Knockdown of KIF22 suppressed proliferation and migration of glioma cells
Several studies have identified KIF22 as an oncogene [17, 20–23]. Here, we explored the function of KIF22 in glioma cells. The knockdown efficiency of siKIF22 was confirmed by western blotting. KIF22 is required for the EGFR signaling pathway. Levels of proteins related to the EGFR signaling pathway were significantly decreased after KIF22 depletion in the U87 and U251 cell lines, while GBP2 expression not altered after KIF22 knockdown (Fig. 6A), and cell viability was reduced by at least half in both cell types (Fig. 6B). Colony formation numbers decreased significantly in KIF22-knockdown cells (Fig. 6C, D). The cell cycle analysis showed that knockdown of KIF22 blocked glioma cells at G0/G1 phase (Fig. 6E). The percentage of apoptotic cells nearly doubled following KIF22 depletion (Fig. 6F). Invasion ability was also suppressed, decreasing by at least 60% compared with that of control cells (Fig. 6G). All the above results were consistent with those obtained for GBP2 and indicated a role for KIF22 as an oncogene in glioma cells.

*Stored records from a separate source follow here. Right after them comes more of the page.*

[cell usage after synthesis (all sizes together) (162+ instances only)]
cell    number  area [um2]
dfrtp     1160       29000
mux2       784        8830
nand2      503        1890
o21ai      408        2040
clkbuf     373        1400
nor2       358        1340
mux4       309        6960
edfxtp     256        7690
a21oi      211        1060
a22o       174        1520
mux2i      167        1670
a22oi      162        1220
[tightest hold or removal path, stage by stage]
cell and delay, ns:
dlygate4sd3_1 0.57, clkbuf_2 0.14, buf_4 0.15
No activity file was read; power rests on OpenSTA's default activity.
### config.mk
export PLATFORM = sky130hd
export DESIGN_NAME = core_irq_enable
export DESIGN_NICKNAME = d
export VERILOG_FILES = /design/src/logic/irq_ctrl_pkg.sv /design/src/logic/evt_if.sv /design/src/logic/core_irq_enable.sv /design/src/logic/event_detect.sv /design/src/logic/sticky_bits.sv
export VERILOG_INCLUDE_DIRS = /design/src /design/src/logic
export SDC_FILE = /design/constraint.sdc
export NUM_CORES = 1
export LEC_CHECK = 0
export BUFFER_PORTS_ARGS = -buffer_cell sky130_fd_sc_hd__buf_4
export CAP_MARGIN = 10
export CELL_PAD_IN_SITES_DETAIL_PLACEMENT = 1
export CELL_PAD_IN_SITES_GLOBAL_PLACEMENT = 2
export CORE_MARGIN = 4
export CORE_UTILIZATION = 29
export CTS_BUF_LIST = sky130_fd_sc_hd__clkbuf_4
export CTS_CLUSTER_SIZE = 20
export DETAILED_ROUTE_END_ITERATION = 6
export HOLD_SLACK_MARGIN = 0.1
export PLACE_DENSITY_LB_ADDON = 0.05
export RECOVER_POWER = 100
export SYNTH_ARGS = -nofsm -noshare
export SYNTH_HDL_FRONTEND = slang
export SYNTH_HIERARCHICAL = 1
export SYNTH_SLANG_ARGS = --single-unit
export TNS_END_PERCENT = 30
### constraint.sdc
create_clock -name sys_clk -period 2.2 [get_ports sys_clk]
set_input_delay 0.11 -clock sys_clk [delete_from_list [all_inputs] [get_ports sys_clk]]
set_output_delay 0.11 -clock sys_clk [all_outputs]
set_load 0.03 [all_outputs]
### src/logic/dmr_cfg.svh
// Constants for the strobe oscillator, calibration invert and termination mode registers
`ifndef DMR_CFG_SVH
`define DMR_CFG_SVH
`define DMR_ADDR_OSC_LOW 6'h12
`define DMR_ADDR_OSC_HIGH 6'h13
`define DMR_ADDR_INV_MASK 6'h14
`define DMR_ADDR_RSVD_21 6'h15
`define DMR_ADDR_TERM_CTRL 6'h16
`define DMR_TERM_CODE_MSB 2
`define DMR_TERM_CK_BIT 3
`define DMR_TERM_CS_BIT 4
`define DMR_TERM_CA_BIT 5
`define DMR_TERM_USED_W 6
`define DMR_TERM_RESET 6'h00
`define DMR_TERM_CODE_OFF 3'h0
`define DMR_TERM_CODE_RSVD 3'h7
`define DMR_MASK_RESET 8'h00
`define DMR_SYNC_STAGES 3
`endif

### src/logic/dmr_pkg.sv
// Types shared by the mode register slice
package dmr_pkg;
  typedef logic [5:0] dmr_addr_t;  // Mode register address
  typedef logic [7:0] dmr_byte_t;  // Mode register operand
  typedef enum logic [1:0] {DMR_OSC_IDLE, DMR_OSC_RUN} dmr_osc_state_t;  // Oscillator counter state
endpackage : dmr_pkg

### src/logic/dmr_mode_regs.sv
// Mode register slice: oscillator count, upper invert mask, termination overrides
`timescale 1ns/100ps
`include "dmr_cfg.svh"
module dmr_mode_regs #(
  parameter int COUNT_W = 16
) (
  // Clock and reset
  input wire logic mclk_in,
  input wire logic rst_n_in,
  // Mode register commands
  input wire logic mrw_valid_in,
  input wire logic mrr_valid_in,
  input wire dmr_pkg::dmr_addr_t mr_addr_in,
  input wire dmr_pkg::dmr_byte_t mr_wdata_in,
  output dmr_pkg::dmr_byte_t mrr_data_out,
  output logic mrr_valid_out,
  // Oscillator commands
  input wire logic osc_start_in,
  input wire logic osc_stop_in,
  input wire logic osc_tick_in,
  output logic osc_running_out,
  // Set point and io configuration
  input wire logic write_set_point_select_in,
  input wire logic active_set_point_select_in,
  input wire logic bus_inversion_enable_in,
  input wire logic term_value_valid_in,
  // Bond pad
  input wire logic cmd_bus_term_pad_in,
  // Read calibration path
  input wire logic cal_active_in,
  input wire dmr_pkg::dmr_byte_t cal_pattern_in,
  input wire logic cal_mask_pattern_in,
  output dmr_pkg::dmr_byte_t cal_upper_dq_out,
  output logic mask_inversion_pin_out,
  output logic bus_inversion_apply_out,
  // Termination controls
  output logic [2:0] controller_term_strength_out,
  output logic controller_term_rsvd_out,
  output logic clock_term_en_out,
  output logic chip_select_term_en_out,
  output logic cmd_addr_term_en_out
);
  import dmr_pkg::*;

  // Register state
  logic [COUNT_W-1:0] osc_count;  // Oscillator count
  dmr_byte_t upper_byte_cal_invert_mask;  // Calibration invert mask
  logic [`DMR_TERM_USED_W-1:0] term_copy [2];  // Termination copies per set point
  logic [`DMR_SYNC_STAGES-1:0] pad_sync;  // Bond pad synchroniser
  logic pad_level;  // Filtered pad level

  // Oscillator counter
  dmr_osc_counter #(
    .COUNT_W(COUNT_W)
  ) u_osc (
    .mclk_in(mclk_in),
    .rst_n_in(rst_n_in),
    .start_in(osc_start_in),
    .stop_in(osc_stop_in),
    .tick_in(osc_tick_in),
    .count_out(osc_count),
    .running_out(osc_running_out)
  );

  // Address decode
  wire hit_mask = mr_addr_in == `DMR_ADDR_INV_MASK;
  wire hit_term = mr_addr_in == `DMR_ADDR_TERM_CTRL;
  wire wr_mask = mrw_valid_in && hit_mask;
  wire wr_term = mrw_valid_in && hit_term;
  wire [`DMR_TERM_USED_W-1:0] wr_term_copy = term_copy[write_set_point_select_in];
  wire [`DMR_TERM_USED_W-1:0] act_term = term_copy[active_set_point_select_in];

  // Read data select, reserved slot and unmapped addresses read zero
  dmr_byte_t rd_data;
  always_comb begin
    unique case (mr_addr_in)
      `DMR_ADDR_OSC_LOW: rd_data = osc_count[7:0];
      `DMR_ADDR_OSC_HIGH: rd_data = osc_count[15:8];
      `DMR_ADDR_INV_MASK: rd_data = upper_byte_cal_invert_mask;
      `DMR_ADDR_TERM_CTRL: rd_data = {2'b00, wr_term_copy};
      default: rd_data = 8'h00;
    endcase
  end

  // Mode register read response
  always_ff @(posedge mclk_in) begin
    if (!rst_n_in) begin
      mrr_data_out <= 8'h00;
      mrr_valid_out <= 1'b0;
    end else begin
      mrr_valid_out <= mrr_valid_in;
      if (mrr_valid_in) mrr_data_out <= rd_data;
    end
  end

  // Writable registers; writes to read-only and reserved slots are dropped
  always_ff @(posedge mclk_in) begin
    if (!rst_n_in) begin
      upper_byte_cal_invert_mask <= `DMR_MASK_RESET;
      term_copy[0] <= `DMR_TERM_RESET;
      term_copy[1] <= `DMR_TERM_RESET;
    end else begin
      if (wr_mask) upper_byte_cal_invert_mask <= mr_wdata_in;
      if (wr_term) term_copy[write_set_point_select_in] <= mr_wdata_in[`DMR_TERM_USED_W-1:0];
    end
  end

  // Bond pad synchroniser, level taken when last two stages agree
  always_ff @(posedge mclk_in) begin
    if (!rst_n_in) begin
      pad_sync <= '0;
      pad_level <= 1'b0;
    end else begin
      pad_sync <= {pad_sync[`DMR_SYNC_STAGES-2:0], cmd_bus_term_pad_in};
      if (pad_sync[2] == pad_sync[1]) pad_level <= pad_sync[2];
    end
  end

  // Calibration output path
  always_ff @(posedge mclk_in) begin
    if (!rst_n_in) begin
      cal_upper_dq_out <= 8'h00;
      mask_inversion_pin_out <= 1'b0;
    end else begin
      cal_upper_dq_out <= cal_pattern_in ^ upper_byte_cal_invert_mask;
      mask_inversion_pin_out <= cal_mask_pattern_in;
    end
  end

  // Bus inversion is suppressed during calibration
  assign bus_inversion_apply_out = bus_inversion_enable_in && !cal_active_in;

  // Termination decode from the active copy
  wire [2:0] act_code = act_term[`DMR_TERM_CODE_MSB:0];
  assign controller_term_strength_out = act_code;
  assign controller_term_rsvd_out = act_code == `DMR_TERM_CODE_RSVD;
  assign clock_term_en_out = term_value_valid_in && (pad_level || act_term[`DMR_TERM_CK_BIT]);
  assign chip_select_term_en_out = term_value_valid_in && (pad_level || act_term[`DMR_TERM_CS_BIT]);
  assign cmd_addr_term_en_out = term_value_valid_in && pad_level && !act_term[`DMR_TERM_CA_BIT];
endmodule : dmr_mode_regs

### src/logic/dmr_osc_counter.sv
// Strobe oscillator counter, cleared and started by the start command
`timescale 1ns/100ps
`include "dmr_cfg.svh"
module dmr_osc_counter #(
  parameter int COUNT_W = 16
) (
  // Clock and reset
  input wire logic mclk_in,
  input wire logic rst_n_in,
  // Oscillator control
  input wire logic start_in,
  input wire logic stop_in,
  input wire logic tick_in,
  // Count and state
  output logic [COUNT_W-1:0] count_out,
  output logic running_out
);
  import dmr_pkg::*;

  dmr_osc_state_t state;  // Run state
  dmr_osc_state_t next_state;  // Next run state
  logic [COUNT_W-1:0] next_count;  // Next count
  wire count_full = &count_out;  // Saturation point

  // State decode
  always_comb begin
    next_state = state;
    unique case (state)
      DMR_OSC_IDLE: if (start_in) next_state = DMR_OSC_RUN;
      DMR_OSC_RUN: if (stop_in && !start_in) next_state = DMR_OSC_IDLE;
      // Unused codes of the two-bit state fall back to idle
      default: next_state = DMR_OSC_IDLE;
    endcase
  end

  // Count update, start clears the count
  always_comb begin
    if (start_in) begin
      next_count = '0;
    end else if (state == DMR_OSC_RUN && tick_in && !count_full) begin
      next_count = count_out + {{(COUNT_W-1){1'b0}}, 1'b1};
    end else begin
      next_count = count_out;
    end
  end

  // Registers
  always_ff @(posedge mclk_in) begin
    if (!rst_n_in) begin
      state <= DMR_OSC_IDLE;
      count_out <= '0;
    end else begin
      state <= next_state;
      count_out <= next_count;
    end
  end

  assign running_out = (state == DMR_OSC_RUN);
endmodule : dmr_osc_counter

### config.mk
export PLATFORM = sky130hd
export DESIGN_NAME = dmr_mode_regs
export DESIGN_NICKNAME = d
export VERILOG_FILES = /design/src/logic/dmr_pkg.sv /design/src/logic/dmr_mode_regs.sv /design/src/logic/dmr_osc_counter.sv
export VERILOG_INCLUDE_DIRS = /design/src /design/src/logic
export SDC_FILE = /design/constraint.sdc
export NUM_CORES = 1
export LEC_CHECK = 0
export ABC_CLOCK_PERIOD_IN_PS = 4500
export BUFFER_PORTS_ARGS = -buffer_cell sky130_fd_sc_hd__clkbuf_2
export CORE_MARGIN = 2
export CORE_UTILIZATION = 58
export DETAILED_ROUTE_END_ITERATION = 10
export PLACE_DENSITY = 0.85
export SYNTH_ARGS = -nofsm -noshare
export SYNTH_HDL_FRONTEND = slang
export SYNTH_SLANG_ARGS = --single-unit
### constraint.sdc
create_clock -name mclk_in -period 4.5 [get_ports mclk_in]
set_input_delay 0.225 -clock mclk_in [delete_from_list [all_inputs] [get_ports mclk_in]]
set_output_delay 0.225 -clock mclk_in [all_outputs]
set_load 0.02 [all_outputs]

GBP2 regulated EGFR signaling and glioma progression dependent on KIF22
The western blotting results demonstrated that the downregulation of EGFR and p-EGFR caused by GBP2 depletion was rescued by KIF22 overexpression (Fig. 7A). Cell viability and colony formation numbers suppressed by GBP2 knockdown returned nearly to normal levels when overexpression of KIF22 was introduced (Fig. 7B–D). Impaired migration ability was also rescued by KIF22 overexpression in both glioma cell lines (Fig. 7E). We also measured the in vivo tumorigenicity. Consistent with the above results, whereas tumor size was reduced by GBP2 knockdown, it was restored to control levels by KIF22 overexpression (Fig. 7F). Thus, GBP2 regulated glioma progression dependent on KIF22.
Discussion
To the best of our knowledge, this study was the first time to elucidate the GBP2/KIF22/EGFR pathway in the progression of glioma carcinoma. We employed knockdown and overexpression strategies, and the results of in vitro and in vivo assays were highly consistent in demonstrating the function of GBP2 and KIF22 as oncogenes in glioma.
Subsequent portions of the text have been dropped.